Buckyballs — more formally known as buckminsterfullerene C60 — are carbon-linked nanostructures named for their resemblance to the geodesic dome macrostructures favored for their strength by environmentalist Buckminster Fuller.
In addition to the strength generated by their carbon-carbon bonds — “the strongest chemical bonds in Mother Nature,” says Jianyu, who still seems awed by the properties of the nanomaterial — the structure forms a relatively impermeable cage that conceivably could safely transport molecules of hydrogen for fuel, or tiny doses of medicine to targeted sites within the human body.
But before their widespread use is possible, buckyballs have to be available in large numbers. To achieve that, a better understanding of how they form is crucial.
“We have now the first direct, in situ, experimental proof of the hypothesis — very significant to the scientific community — that these structures are formed by the heated ‘shrink-wrapping’ of carbon sheets,” says Jianyu.
That is, heating bends single-atomic-layer carbon sheets into nano bowls, and then adds more carbon atoms to the edge of the bowls until the formation of giant fullerenes — larger, less stable versions of the C60 molecule. Continued application of heat reduces these fullerenes — “shrink-wrapping” is the favored term — to the size of stable C60 molecules, the buckyball: the smallest stable arrangement of carbon atoms in that shape.

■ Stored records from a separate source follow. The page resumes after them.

<file path="src/spdpc_pkg.sv">
package spdpc_pkg;

    localparam int BODY_LENGTH = 35;
    localparam int POS_W = 6;
    localparam int PH_W = 4;
    localparam int CNT_W = 3;
    localparam int ITEMS_W = 3;
    localparam int VAL_W = 16;
    localparam int NUM_FIELDS = 6;
    localparam int NUM_DEC_FIELDS = 5;
    localparam int FIDX_W = 3;
    localparam int TDATA_W = 104;
    localparam logic [ITEMS_W-1:0] ITEMS_MAX = 3'd7;

    localparam logic [PH_W-1:0] PH_IDENT = 4'd0;
    localparam logic [PH_W-1:0] PH_LAST_DEC = 4'd9;
    localparam logic [PH_W-1:0] PH_HEX = 4'd11;
    localparam logic [PH_W-1:0] PH_DONE = 4'd12;

    localparam logic [7:0] CH_STAR = 8'h2A;
    localparam logic [7:0] CH_DOT = 8'h2E;
    localparam logic [7:0] CH_NUL = 8'h00;

    typedef struct packed {
        logic             frame_ok;
        logic [2:0]       items_read;
        logic [VAL_W-1:0] temperature_raw;
        logic [VAL_W-1:0] pressure_raw;
        logic [VAL_W-1:0] wind_direction;
        logic [VAL_W-1:0] wind_speed;
        logic [VAL_W-1:0] aux_voltage;
        logic [VAL_W-1:0] received_sum;
        logic             sum_matches;
        logic             packet_valid;
    } result_t;

    function automatic logic [CNT_W-1:0] phase_width(input logic [PH_W-1:0] ph);
        logic [CNT_W-1:0] w;
        begin
            case (ph)
                4'd0:    w = 3'd4;
                4'd1:    w = 3'd5;
                4'd3:    w = 3'd5;
                4'd5:    w = 3'd4;
                4'd7:    w = 3'd5;
                4'd9:    w = 3'd3;
                4'd11:   w = 3'd4;
                default: w = 3'd0;
            endcase
            return w;
        end
    endfunction

    function automatic logic is_space(input logic [7:0] c);
        return c inside {8'd32, [8'd9:8'd13]};
    endfunction

    function automatic logic is_dec_digit(input logic [7:0] c);
        return c inside {[8'h30:8'h39]};
    endfunction

    function automatic logic is_hex_letter(input logic [7:0] c);
        return c inside {[8'h41:8'h46], [8'h61:8'h66]};
    endfunction

    // Digit value of a decimal digit or a hex letter of either case.
    function automatic logic [3:0] digit_value(input logic [7:0] c);
        logic [3:0] d;
        begin
            if (is_dec_digit(c))
                d = c[3:0];
            else
                d = 4'(c[2:0] + 3'd1) + 4'd8;
            return d;
        end
    endfunction

endpackage

</file>
<file path="src/spdpc_parser.sv">
module spdpc_parser
    import spdpc_pkg::*;
(
    input  logic          clk,
    input  logic          rst_n,
    input  logic          byte_fire,
    input  logic [7:0]    rx_byte,
    output logic          frame_end,
    output result_t       result
);

    logic [POS_W-1:0]   pos_reg, pos_next;
    logic [PH_W-1:0]    phase_reg, phase_next;
    logic [CNT_W-1:0]   cnt_reg, cnt_next;
    logic [VAL_W-1:0]   acc_reg, acc_next;
    logic [ITEMS_W-1:0] items_reg, items_next;
    logic               stop_reg, stop_next;
    logic [VAL_W-1:0]   sum_reg, sum_next;
    logic [VAL_W-1:0]   field_reg [NUM_FIELDS];
    logic [VAL_W-1:0]   field_next [NUM_FIELDS];

    logic               complete;
    logic               sep_ok;
    logic [VAL_W-1:0]   comp_val;
    logic               is_digit;
    logic [3:0]         dval;
    logic [VAL_W-1:0]   acc_digit;
    logic [CNT_W-1:0]   cnt_inc;
    logic [PH_W-1:0]    phase_dec;
    logic [FIDX_W-1:0]  fidx;
    logic               in_field;
    logic               eot_complete;
    logic [VAL_W-1:0]   fin_field [NUM_FIELDS];
    logic [VAL_W-1:0]   fin_sum;

    assign frame_end = (pos_reg == POS_W'(BODY_LENGTH));

    assign phase_dec = phase_reg - 4'd1;
    assign fidx = phase_dec[FIDX_W:1];
    assign cnt_inc = cnt_reg + 3'd1;
    assign in_field = (phase_reg == PH_IDENT) || phase_reg[0];
    assign is_digit = is_dec_digit(rx_byte) ||
                      ((phase_reg == PH_HEX) && is_hex_letter(rx_byte));
    assign dval = digit_value(rx_byte);
    assign acc_digit = (phase_reg == PH_HEX) ? {acc_reg[VAL_W-5:0], dval}
                     : (acc_reg << 3) + (acc_reg << 1) + VAL_W'(dval);

    // A frame end completes a field that is still in progress.
    assign eot_complete = !stop_reg && (phase_reg < PH_DONE) && in_field &&
                          (cnt_reg != '0);

    always_comb
    begin
        for (int i = 0; i < NUM_FIELDS; i++)
        begin
            fin_field[i] = field_reg[i];
            if (eot_complete && (phase_reg != PH_IDENT) && (fidx == FIDX_W'(i)))
                fin_field[i] = acc_reg;
        end
        fin_sum = sum_reg;
        if (eot_complete && (phase_reg != PH_IDENT) && (phase_reg <= PH_LAST_DEC))
            fin_sum = sum_reg + acc_reg;
    end

    always_comb
    begin
        result.frame_ok = (rx_byte == CH_STAR);
        result.items_read = (eot_complete && (items_reg != ITEMS_MAX)) ?
                            items_reg + 3'd1 : items_reg;
        result.temperature_raw = fin_field[0];
        result.pressure_raw = fin_field[1];
        result.wind_direction = fin_field[2];
        result.wind_speed = fin_field[3];
        result.aux_voltage = fin_field[4];
        result.received_sum = fin_field[5];
        result.sum_matches = !fin_field[5][VAL_W-1] && (fin_sum == fin_field[5]);
        result.packet_valid = result.frame_ok && result.sum_matches &&
                              (result.items_read == ITEMS_MAX);
    end

    always_comb
    begin
        complete = 1'b0;
        sep_ok = 1'b0;
        comp_val = acc_reg;
        pos_next = pos_reg;
        phase_next = phase_reg;
        cnt_next = cnt_reg;
        acc_next = acc_reg;
        items_next = items_reg;
        stop_next = stop_reg;
        sum_next = sum_reg;
        for (int i = 0; i < NUM_FIELDS; i++)
            field_next[i] = field_reg[i];

        if (byte_fire && frame_end)
        begin
            pos_next = '0;
            phase_next = PH_IDENT;
            cnt_next = '0;
            acc_next = '0;
            items_next = '0;
            stop_next = 1'b0;
            sum_next = '0;
            for (int i = 0; i < NUM_FIELDS; i++)
                field_next[i] = '0;
        end
        else if (byte_fire)
        begin
            pos_next = pos_reg + 6'd1;
            if (rx_byte == CH_NUL)
            begin
                complete = eot_complete;
                stop_next = 1'b1;
            end
            else if (!stop_reg && (phase_reg < PH_DONE))
            begin
                if (phase_reg == PH_IDENT)
                begin
                    if (is_space(rx_byte))
                        complete = (cnt_reg != '0);
                    else if (cnt_inc >= phase_width(phase_reg))
                        complete = 1'b1;
                    else
                        cnt_next = cnt_inc;
                end
                else if (!phase_reg[0])
                begin
                    if (rx_byte == CH_DOT)
                        phase_next = phase_reg + 4'd1;
                    else
                        stop_next = 1'b1;
                end
                else if (is_digit)
                begin
                    if (cnt_inc >= phase_width(phase_reg))
                    begin
                        complete = 1'b1;
                        comp_val = acc_digit;
                    end
                    else
                    begin
                        acc_next = acc_digit;
                        cnt_next = cnt_inc;
                    end
                end
                else if (cnt_reg == '0)
                begin
                    if (!is_space(rx_byte))
                        stop_next = 1'b1;
                end
                else
                begin
                    // Outside the hex field, the byte that ended the field is examined again as a separator.
                    complete = 1'b1;
                    if (phase_reg != PH_HEX)
                    begin
                        if (rx_byte == CH_DOT)
                            sep_ok = 1'b1;
                        else
                            stop_next = 1'b1;
                    end
                end
            end

            if (complete)
            begin
                if (phase_reg != PH_IDENT)
                begin
                    for (int i = 0; i < NUM_FIELDS; i++)
                        if (fidx == FIDX_W'(i))
                            field_next[i] = comp_val;
                    if (phase_reg <= PH_LAST_DEC)
                        sum_next = sum_reg + comp_val;
                end
                if (items_reg != ITEMS_MAX)
                    items_next = items_reg + 3'd1;
                phase_next = phase_reg + 4'd1 + PH_W'(sep_ok);
                cnt_next = '0;
                acc_next = '0;
            end
        end
    end

    always_ff @(posedge clk or negedge rst_n)
    begin
        if (!rst_n)
        begin
            pos_reg <= '0;
            phase_reg <= PH_IDENT;
            cnt_reg <= '0;
            acc_reg <= '0;
            items_reg <= '0;
            stop_reg <= 1'b0;
            sum_reg <= '0;
            for (int i = 0; i < NUM_FIELDS; i++)
                field_reg[i] <= '0;
        end
        else
        begin
            pos_reg <= pos_next;
            phase_reg <= phase_next;
            cnt_reg <= cnt_next;
            acc_reg <= acc_next;
            items_reg <= items_next;
            stop_reg <= stop_next;
            sum_reg <= sum_next;
            for (int i = 0; i < NUM_FIELDS; i++)
                field_reg[i] <= field_next[i];
        end
    end

    // Every phase past the identifier is reached through one completed field
    // per pair of phases.
    a_items_track: assert property (@(posedge clk) disable iff (!rst_n)
        (phase_reg != PH_IDENT) |-> (items_reg == 3'(phase_reg[3:1] + 3'd1)))
        else $error("item count out of step with parse phase");

    a_items_ident: assert property (@(posedge clk) disable iff (!rst_n)
        (phase_reg == PH_IDENT) |-> (items_reg == '0))
        else $error("items counted before the identifier ended");

    a_frame_clear: assert property (@(posedge clk) disable iff (!rst_n)
        (byte_fire && frame_end) |=> ((pos_reg == '0) && !stop_reg && (sum_reg == '0)))
        else $error("frame state not cleared after frame end");

    a_phase_range: assert property (@(posedge clk) disable iff (!rst_n)
        phase_reg <= PH_DONE)
        else $error("parse phase beyond done");

endmodule

</file>
<file path="src/sensor_packet_deframe_parse_check.sv">
// Sensor packet deframer, parser and checksum checker.
// Bytes enter on s_axis one item per cycle while tready is high. A frame is
// BODY_LENGTH body bytes and one terminator byte; the body is parsed as it
// arrives into an identifier, five decimal fields and a hex checksum.
// The terminator byte produces one result item on the m_axis channel; body
// bytes produce none. m_axis_tuser carries frame_ok, set when the
// terminator was '*'. m_axis_tdata carries the parsed fields and checks.
// Each accepted byte is held in an input register and handled from there;
// a terminator's result goes into the output register that drives m_axis.
// The block sustains one byte per cycle while no terminator waits on a
// stalled receiver, as set by the single parse-state register stage.
// Reset clears the frame position and all parse state; the first byte after
// reset starts a new frame. When the receiver stalls, the output register
// holds its result and body bytes keep flowing; only a second terminator
// waits in the input register, which then deasserts s_axis_tready until the
// output register frees up.
module sensor_packet_deframe_parse_check
    import spdpc_pkg::*;
(
    input  logic               clk,
    input  logic               rst_n,
    input  logic               s_axis_tvalid,
    output logic               s_axis_tready,
    input  logic [7:0]         s_axis_tdata,   // rx_byte
    output logic               m_axis_tvalid,
    input  logic               m_axis_tready,
    // items_read, temperature_raw, pressure_raw, wind_direction, wind_speed,
    // aux_voltage, received_sum, sum_matches, packet_valid, zero fill
    output logic [TDATA_W-1:0] m_axis_tdata,
    output logic               m_axis_tuser    // frame_ok
);

    logic               in_valid_reg;
    logic [7:0]         in_data_reg;
    logic               out_valid_reg;
    logic [TDATA_W-1:0] out_data_reg;
    logic               out_user_reg;
    logic               out_free;
    logic               proc_fire;
    logic               frame_end;
    result_t            result;

    spdpc_parser u_parser (
        .clk       (clk),
        .rst_n     (rst_n),
        .byte_fire (proc_fire),
        .rx_byte   (in_data_reg),
        .frame_end (frame_end),
        .result    (result)
    );

    assign out_free = !out_valid_reg || m_axis_tready;
    assign proc_fire = in_valid_reg && (!frame_end || out_free);
    assign s_axis_tready = !in_valid_reg || proc_fire;

    assign m_axis_tvalid = out_valid_reg;
    assign m_axis_tdata = out_data_reg;
    assign m_axis_tuser = out_user_reg;

    always_ff @(posedge clk or negedge rst_n)
    begin
        if (!rst_n)
        begin
            in_valid_reg <= 1'b0;
            out_valid_reg <= 1'b0;
        end
        else
        begin
            if (s_axis_tready)
                in_valid_reg <= s_axis_tvalid;
            if (proc_fire && frame_end)
                out_valid_reg <= 1'b1;
            else if (m_axis_tready)
                out_valid_reg <= 1'b0;
        end
    end

    always_ff @(posedge clk)
    begin
        if (s_axis_tvalid && s_axis_tready)
            in_data_reg <= s_axis_tdata;
        if (proc_fire && frame_end)
        begin
            out_user_reg <= result.frame_ok;
            out_data_reg <= {3'b000, result.packet_valid, result.sum_matches,
                             result.received_sum, result.aux_voltage,
                             result.wind_speed, result.wind_direction,
                             result.pressure_raw, result.temperature_raw,
                             result.items_read};
        end
    end

    a_no_overwrite: assert property (@(posedge clk) disable iff (!rst_n)
        (out_valid_reg && !m_axis_tready) |=> $stable(out_data_reg))
        else $error("pending result overwritten");

    a_term_waits: assert property (@(posedge clk) disable iff (!rst_n)
        (in_valid_reg && frame_end && !out_free) |-> !s_axis_tready)
        else $error("input taken while terminator blocked");

    a_result_from_term: assert property (@(posedge clk) disable iff (!rst_n)
        $rose(out_valid_reg) |-> $past(proc_fire && frame_end))
        else $error("result without a terminator byte");

endmodule

</file>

In further heating, the buckyball vanishes, further proof that the buckyball stage had been reached.
Buckyball codiscoverer (1985) and Nobel laureate (1996) Richard Smalley had hypothesized that buckyballs are formed in this fashion, but at the time of his death in 2005 no experimental confirmation was yet available and other methods have been proposed.
Jianyu’s discovery happened unexpectedly. He was looking for flaws in nanotube durability. Transmitting electric current through the atom-sized tip of a scanning tunneling microscope (STM) inside a transmission electron microscope (TEM), he had heated a 10-nano-meter-diameter multiwalled carbon nanotube to approximately 2,000 degrees Celsius when he saw the exterior shells of giant fullerenes form from peelings within the nanotube. High-resolution 2-D images of the process taken by a CCD camera attached to the microscope showed the fullerenes reducing in diameter, linearly with time, until the structure became the size of C60, the smallest arrangement of carbon atoms that form the soccer ball shape.
Then the buckyballs vanished.
Simulations created at Jianyu’s request by professor Boris Yakobson’s team at Rice University, who coauthored the Physical Review paper, show that heating could reduce fullerenes by emitting carbon dimers (pairs of atoms) until they reached the basic buckyball shape. Further removal of carbon pairs collapsed the structure.
Buckyballs are formed by hexagonal and pentagonal arrangements of carbon atoms that seem stitched or welded together, in appearance much like a soccer ball. Their curvature, however, is caused by the pentagons alone, 12 to a buckyball. Departing atoms leave the same number of pentagons until the fullerene shrinks below its smallest stable shape, below which the buckyball disintegrates.
“I used to study metals,” says Jianyu, who grew up in a remote Chinese farming village and now utilizes the most complex instruments at Sandia’s Center for Integrated Nanotechnologies. “But carbon nanomaterials now are much more interesting to me.”
CINT is a joint effort of Sandia and Los Alamos national labs and is supported by the DOE’s Office of Science.
The buckyball discovery was initially made by Jianyu on similar instruments at Boston College, and then interpreted at CINT.
“The STM probe inside the TEM is a very powerful tool in nanotechnology,” Jianyu says.
“The STM probe is like God’s finger: It can grab extremely small objects, as small as a single atomic chain, enabling me to do nanomechanics, nanoelectronics, and even thermal studies of carbon nanotubes and nanowires.”
The research was paid for by CINT and Laboratory Directed Research and Development.